# [Activity]
When you reach the line containing "## trial 47" in the entries below, begin reproducing lines exactly, and stop once the line containing "# synth_recipe.tcl (not" is done.

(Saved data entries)
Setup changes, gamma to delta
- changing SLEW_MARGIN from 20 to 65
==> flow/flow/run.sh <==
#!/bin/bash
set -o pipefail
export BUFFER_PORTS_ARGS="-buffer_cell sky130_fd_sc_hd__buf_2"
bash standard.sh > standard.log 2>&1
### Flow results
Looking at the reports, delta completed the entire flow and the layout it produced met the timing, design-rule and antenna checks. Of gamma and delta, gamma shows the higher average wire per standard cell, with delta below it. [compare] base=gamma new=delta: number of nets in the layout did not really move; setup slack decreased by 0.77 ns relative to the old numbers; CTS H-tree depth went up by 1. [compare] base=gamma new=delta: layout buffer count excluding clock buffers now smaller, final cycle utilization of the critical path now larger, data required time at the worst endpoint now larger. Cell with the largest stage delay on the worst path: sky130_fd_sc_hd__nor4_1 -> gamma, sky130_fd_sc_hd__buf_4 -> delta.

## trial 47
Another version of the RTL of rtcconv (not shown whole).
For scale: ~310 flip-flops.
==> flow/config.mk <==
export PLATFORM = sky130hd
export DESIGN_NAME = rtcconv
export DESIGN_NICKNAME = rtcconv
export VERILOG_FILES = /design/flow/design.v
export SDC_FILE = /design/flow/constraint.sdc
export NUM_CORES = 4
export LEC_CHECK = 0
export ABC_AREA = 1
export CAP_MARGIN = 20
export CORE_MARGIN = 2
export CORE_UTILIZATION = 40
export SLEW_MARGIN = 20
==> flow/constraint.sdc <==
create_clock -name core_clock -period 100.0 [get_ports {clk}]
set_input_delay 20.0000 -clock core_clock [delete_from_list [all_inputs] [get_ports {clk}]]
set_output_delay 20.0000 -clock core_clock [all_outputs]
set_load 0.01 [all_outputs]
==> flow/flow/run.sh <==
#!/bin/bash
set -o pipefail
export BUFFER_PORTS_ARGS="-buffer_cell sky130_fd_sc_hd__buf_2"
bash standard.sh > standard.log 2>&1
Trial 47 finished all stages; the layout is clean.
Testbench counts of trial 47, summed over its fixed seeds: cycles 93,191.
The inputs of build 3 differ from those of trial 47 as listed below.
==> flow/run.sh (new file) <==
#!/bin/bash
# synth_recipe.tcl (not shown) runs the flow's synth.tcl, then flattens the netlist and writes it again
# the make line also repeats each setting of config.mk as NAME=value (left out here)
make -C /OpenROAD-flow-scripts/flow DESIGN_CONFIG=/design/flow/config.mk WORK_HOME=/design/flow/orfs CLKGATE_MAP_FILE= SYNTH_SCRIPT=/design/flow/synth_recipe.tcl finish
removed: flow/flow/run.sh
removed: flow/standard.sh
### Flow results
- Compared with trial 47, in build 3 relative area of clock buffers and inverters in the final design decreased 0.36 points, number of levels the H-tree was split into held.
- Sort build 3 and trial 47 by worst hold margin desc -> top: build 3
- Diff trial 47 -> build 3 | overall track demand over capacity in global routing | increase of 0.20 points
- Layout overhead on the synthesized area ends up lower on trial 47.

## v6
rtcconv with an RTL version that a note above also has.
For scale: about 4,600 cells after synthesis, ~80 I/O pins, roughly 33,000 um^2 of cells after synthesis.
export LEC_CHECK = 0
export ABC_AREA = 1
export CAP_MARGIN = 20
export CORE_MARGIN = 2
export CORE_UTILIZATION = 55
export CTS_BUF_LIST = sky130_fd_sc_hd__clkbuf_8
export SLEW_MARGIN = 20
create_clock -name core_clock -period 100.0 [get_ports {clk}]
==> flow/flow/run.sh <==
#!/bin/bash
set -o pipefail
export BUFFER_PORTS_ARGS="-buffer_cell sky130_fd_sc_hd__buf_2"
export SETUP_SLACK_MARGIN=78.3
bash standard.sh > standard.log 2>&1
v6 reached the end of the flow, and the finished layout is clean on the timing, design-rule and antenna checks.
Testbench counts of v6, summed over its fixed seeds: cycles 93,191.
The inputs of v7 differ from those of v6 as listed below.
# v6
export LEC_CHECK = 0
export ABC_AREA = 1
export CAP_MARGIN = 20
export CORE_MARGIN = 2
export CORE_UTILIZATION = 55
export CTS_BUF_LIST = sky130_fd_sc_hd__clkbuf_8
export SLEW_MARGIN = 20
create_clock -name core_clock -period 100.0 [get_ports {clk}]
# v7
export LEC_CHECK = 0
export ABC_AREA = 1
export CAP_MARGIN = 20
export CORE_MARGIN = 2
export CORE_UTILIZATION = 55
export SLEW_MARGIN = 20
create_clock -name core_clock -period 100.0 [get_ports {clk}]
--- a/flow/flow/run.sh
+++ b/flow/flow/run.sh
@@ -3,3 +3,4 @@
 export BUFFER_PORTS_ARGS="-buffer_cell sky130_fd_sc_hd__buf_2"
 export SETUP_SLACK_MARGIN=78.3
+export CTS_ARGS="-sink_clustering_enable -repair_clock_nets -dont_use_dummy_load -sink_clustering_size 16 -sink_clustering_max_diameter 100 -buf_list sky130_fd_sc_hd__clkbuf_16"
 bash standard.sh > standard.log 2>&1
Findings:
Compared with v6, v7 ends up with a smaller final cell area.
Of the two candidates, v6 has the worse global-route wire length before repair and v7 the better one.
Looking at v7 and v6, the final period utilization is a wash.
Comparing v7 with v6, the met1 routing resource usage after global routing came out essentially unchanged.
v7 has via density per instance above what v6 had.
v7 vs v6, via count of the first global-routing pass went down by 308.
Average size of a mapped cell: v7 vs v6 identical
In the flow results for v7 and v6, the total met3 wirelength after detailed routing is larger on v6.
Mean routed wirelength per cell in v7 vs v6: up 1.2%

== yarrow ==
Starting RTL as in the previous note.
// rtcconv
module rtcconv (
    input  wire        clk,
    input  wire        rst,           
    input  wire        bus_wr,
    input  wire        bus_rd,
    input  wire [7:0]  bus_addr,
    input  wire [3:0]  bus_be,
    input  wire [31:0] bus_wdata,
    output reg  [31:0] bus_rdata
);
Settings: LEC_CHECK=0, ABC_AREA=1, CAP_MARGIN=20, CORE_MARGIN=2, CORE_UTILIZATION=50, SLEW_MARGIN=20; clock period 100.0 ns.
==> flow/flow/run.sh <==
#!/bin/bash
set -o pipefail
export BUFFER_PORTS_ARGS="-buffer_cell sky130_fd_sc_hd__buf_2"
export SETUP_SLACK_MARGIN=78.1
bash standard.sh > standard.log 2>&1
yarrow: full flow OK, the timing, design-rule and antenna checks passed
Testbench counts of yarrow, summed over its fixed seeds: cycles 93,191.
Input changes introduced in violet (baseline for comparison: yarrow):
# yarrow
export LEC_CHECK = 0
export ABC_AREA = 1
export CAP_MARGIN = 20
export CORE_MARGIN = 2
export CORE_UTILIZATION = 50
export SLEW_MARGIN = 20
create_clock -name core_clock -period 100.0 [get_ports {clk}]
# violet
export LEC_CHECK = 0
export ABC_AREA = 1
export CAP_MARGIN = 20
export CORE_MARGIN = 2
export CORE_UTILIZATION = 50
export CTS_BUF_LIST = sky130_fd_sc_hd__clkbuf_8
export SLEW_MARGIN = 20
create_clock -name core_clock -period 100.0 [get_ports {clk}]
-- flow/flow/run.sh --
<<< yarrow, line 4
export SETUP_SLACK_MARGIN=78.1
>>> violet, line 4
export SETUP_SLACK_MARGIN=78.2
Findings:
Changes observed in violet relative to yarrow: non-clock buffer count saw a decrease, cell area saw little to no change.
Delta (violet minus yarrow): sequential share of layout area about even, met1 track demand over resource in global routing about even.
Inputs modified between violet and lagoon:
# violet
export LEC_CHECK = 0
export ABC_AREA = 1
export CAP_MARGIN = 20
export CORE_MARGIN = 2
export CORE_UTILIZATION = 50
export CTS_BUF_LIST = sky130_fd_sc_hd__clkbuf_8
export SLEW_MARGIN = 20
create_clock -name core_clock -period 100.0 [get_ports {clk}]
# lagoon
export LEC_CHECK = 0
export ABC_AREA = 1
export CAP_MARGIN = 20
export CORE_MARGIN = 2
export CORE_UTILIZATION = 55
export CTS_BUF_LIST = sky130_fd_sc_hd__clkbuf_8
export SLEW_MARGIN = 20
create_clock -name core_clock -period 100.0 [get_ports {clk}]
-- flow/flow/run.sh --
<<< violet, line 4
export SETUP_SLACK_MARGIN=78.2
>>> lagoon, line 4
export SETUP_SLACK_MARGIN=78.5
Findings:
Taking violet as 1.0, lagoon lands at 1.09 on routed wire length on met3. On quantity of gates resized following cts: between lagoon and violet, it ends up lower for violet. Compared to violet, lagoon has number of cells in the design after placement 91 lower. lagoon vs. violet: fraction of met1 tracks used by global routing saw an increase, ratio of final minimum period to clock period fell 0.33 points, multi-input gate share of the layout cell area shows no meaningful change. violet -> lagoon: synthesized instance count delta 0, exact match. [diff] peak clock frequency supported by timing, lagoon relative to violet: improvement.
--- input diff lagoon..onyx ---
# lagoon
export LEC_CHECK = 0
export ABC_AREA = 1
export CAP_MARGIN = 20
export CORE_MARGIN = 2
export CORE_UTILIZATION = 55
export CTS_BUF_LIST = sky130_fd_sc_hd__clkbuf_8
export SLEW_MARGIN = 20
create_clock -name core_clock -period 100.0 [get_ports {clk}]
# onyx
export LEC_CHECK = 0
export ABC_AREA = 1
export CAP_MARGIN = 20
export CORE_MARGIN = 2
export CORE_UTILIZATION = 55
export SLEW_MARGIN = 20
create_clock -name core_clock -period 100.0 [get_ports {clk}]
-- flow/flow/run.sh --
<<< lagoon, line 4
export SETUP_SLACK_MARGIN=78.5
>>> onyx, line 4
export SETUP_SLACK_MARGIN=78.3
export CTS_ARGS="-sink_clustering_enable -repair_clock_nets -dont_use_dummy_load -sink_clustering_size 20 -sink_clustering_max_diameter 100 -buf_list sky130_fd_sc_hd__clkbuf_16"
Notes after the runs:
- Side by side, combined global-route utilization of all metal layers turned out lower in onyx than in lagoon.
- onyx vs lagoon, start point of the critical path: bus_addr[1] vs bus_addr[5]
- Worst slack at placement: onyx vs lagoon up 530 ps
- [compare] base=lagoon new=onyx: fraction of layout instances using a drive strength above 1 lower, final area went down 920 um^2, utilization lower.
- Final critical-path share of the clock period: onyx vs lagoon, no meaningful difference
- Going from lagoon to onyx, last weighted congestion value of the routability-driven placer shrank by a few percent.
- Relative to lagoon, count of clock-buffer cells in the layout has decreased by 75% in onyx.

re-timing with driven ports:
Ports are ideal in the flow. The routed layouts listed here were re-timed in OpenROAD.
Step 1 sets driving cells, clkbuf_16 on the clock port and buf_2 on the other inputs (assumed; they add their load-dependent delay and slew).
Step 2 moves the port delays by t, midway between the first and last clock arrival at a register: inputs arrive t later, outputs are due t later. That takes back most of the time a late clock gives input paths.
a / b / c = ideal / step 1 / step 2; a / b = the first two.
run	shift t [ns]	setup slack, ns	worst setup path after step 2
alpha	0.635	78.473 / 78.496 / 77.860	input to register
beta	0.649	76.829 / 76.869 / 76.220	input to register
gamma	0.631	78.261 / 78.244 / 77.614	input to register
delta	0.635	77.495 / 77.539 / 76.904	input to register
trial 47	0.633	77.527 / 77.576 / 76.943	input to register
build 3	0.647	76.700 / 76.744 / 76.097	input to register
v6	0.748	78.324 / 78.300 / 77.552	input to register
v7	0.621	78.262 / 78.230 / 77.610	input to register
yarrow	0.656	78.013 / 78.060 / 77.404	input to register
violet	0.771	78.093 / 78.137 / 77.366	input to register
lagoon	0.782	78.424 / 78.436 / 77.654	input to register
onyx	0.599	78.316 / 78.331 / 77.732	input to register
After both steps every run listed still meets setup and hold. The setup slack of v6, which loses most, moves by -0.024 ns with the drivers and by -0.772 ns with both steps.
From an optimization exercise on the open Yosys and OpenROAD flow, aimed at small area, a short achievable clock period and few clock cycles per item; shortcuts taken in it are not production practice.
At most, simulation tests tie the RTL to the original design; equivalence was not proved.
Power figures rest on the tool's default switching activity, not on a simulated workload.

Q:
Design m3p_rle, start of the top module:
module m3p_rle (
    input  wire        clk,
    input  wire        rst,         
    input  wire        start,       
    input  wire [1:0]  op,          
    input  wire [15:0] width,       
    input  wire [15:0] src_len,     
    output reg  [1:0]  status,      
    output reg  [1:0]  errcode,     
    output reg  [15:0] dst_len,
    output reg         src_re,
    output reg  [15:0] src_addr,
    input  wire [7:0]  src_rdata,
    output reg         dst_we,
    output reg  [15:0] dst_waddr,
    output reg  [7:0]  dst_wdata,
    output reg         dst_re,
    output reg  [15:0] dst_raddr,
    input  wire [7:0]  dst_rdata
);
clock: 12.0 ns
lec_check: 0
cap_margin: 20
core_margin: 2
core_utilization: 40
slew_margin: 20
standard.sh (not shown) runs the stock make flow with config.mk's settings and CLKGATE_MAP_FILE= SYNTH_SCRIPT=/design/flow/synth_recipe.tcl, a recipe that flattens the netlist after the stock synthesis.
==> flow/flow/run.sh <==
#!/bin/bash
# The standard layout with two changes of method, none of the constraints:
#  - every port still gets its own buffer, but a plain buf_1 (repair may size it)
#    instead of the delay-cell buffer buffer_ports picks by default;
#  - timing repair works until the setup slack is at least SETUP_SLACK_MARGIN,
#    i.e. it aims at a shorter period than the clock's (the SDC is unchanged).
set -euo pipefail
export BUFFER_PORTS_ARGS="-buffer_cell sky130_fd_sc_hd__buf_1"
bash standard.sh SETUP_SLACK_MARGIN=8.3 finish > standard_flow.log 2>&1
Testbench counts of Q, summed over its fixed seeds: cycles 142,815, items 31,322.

# [Exercise response]
## trial 47
Another version of the RTL of rtcconv (not shown whole).
For scale: ~310 flip-flops.
==> flow/config.mk <==
export PLATFORM = sky130hd
export DESIGN_NAME = rtcconv
export DESIGN_NICKNAME = rtcconv
export VERILOG_FILES = /design/flow/design.v
export SDC_FILE = /design/flow/constraint.sdc
export NUM_CORES = 4
export LEC_CHECK = 0
export ABC_AREA = 1
export CAP_MARGIN = 20
export CORE_MARGIN = 2
export CORE_UTILIZATION = 40
export SLEW_MARGIN = 20
==> flow/constraint.sdc <==
create_clock -name core_clock -period 100.0 [get_ports {clk}]
set_input_delay 20.0000 -clock core_clock [delete_from_list [all_inputs] [get_ports {clk}]]
set_output_delay 20.0000 -clock core_clock [all_outputs]
set_load 0.01 [all_outputs]
==> flow/flow/run.sh <==
#!/bin/bash
set -o pipefail
export BUFFER_PORTS_ARGS="-buffer_cell sky130_fd_sc_hd__buf_2"
bash standard.sh > standard.log 2>&1
Trial 47 finished all stages; the layout is clean.
Testbench counts of trial 47, summed over its fixed seeds: cycles 93,191.
The inputs of build 3 differ from those of trial 47 as listed below.
==> flow/run.sh (new file) <==
#!/bin/bash
# synth_recipe.tcl (not shown) runs the flow's synth.tcl, then flattens the netlist and writes it again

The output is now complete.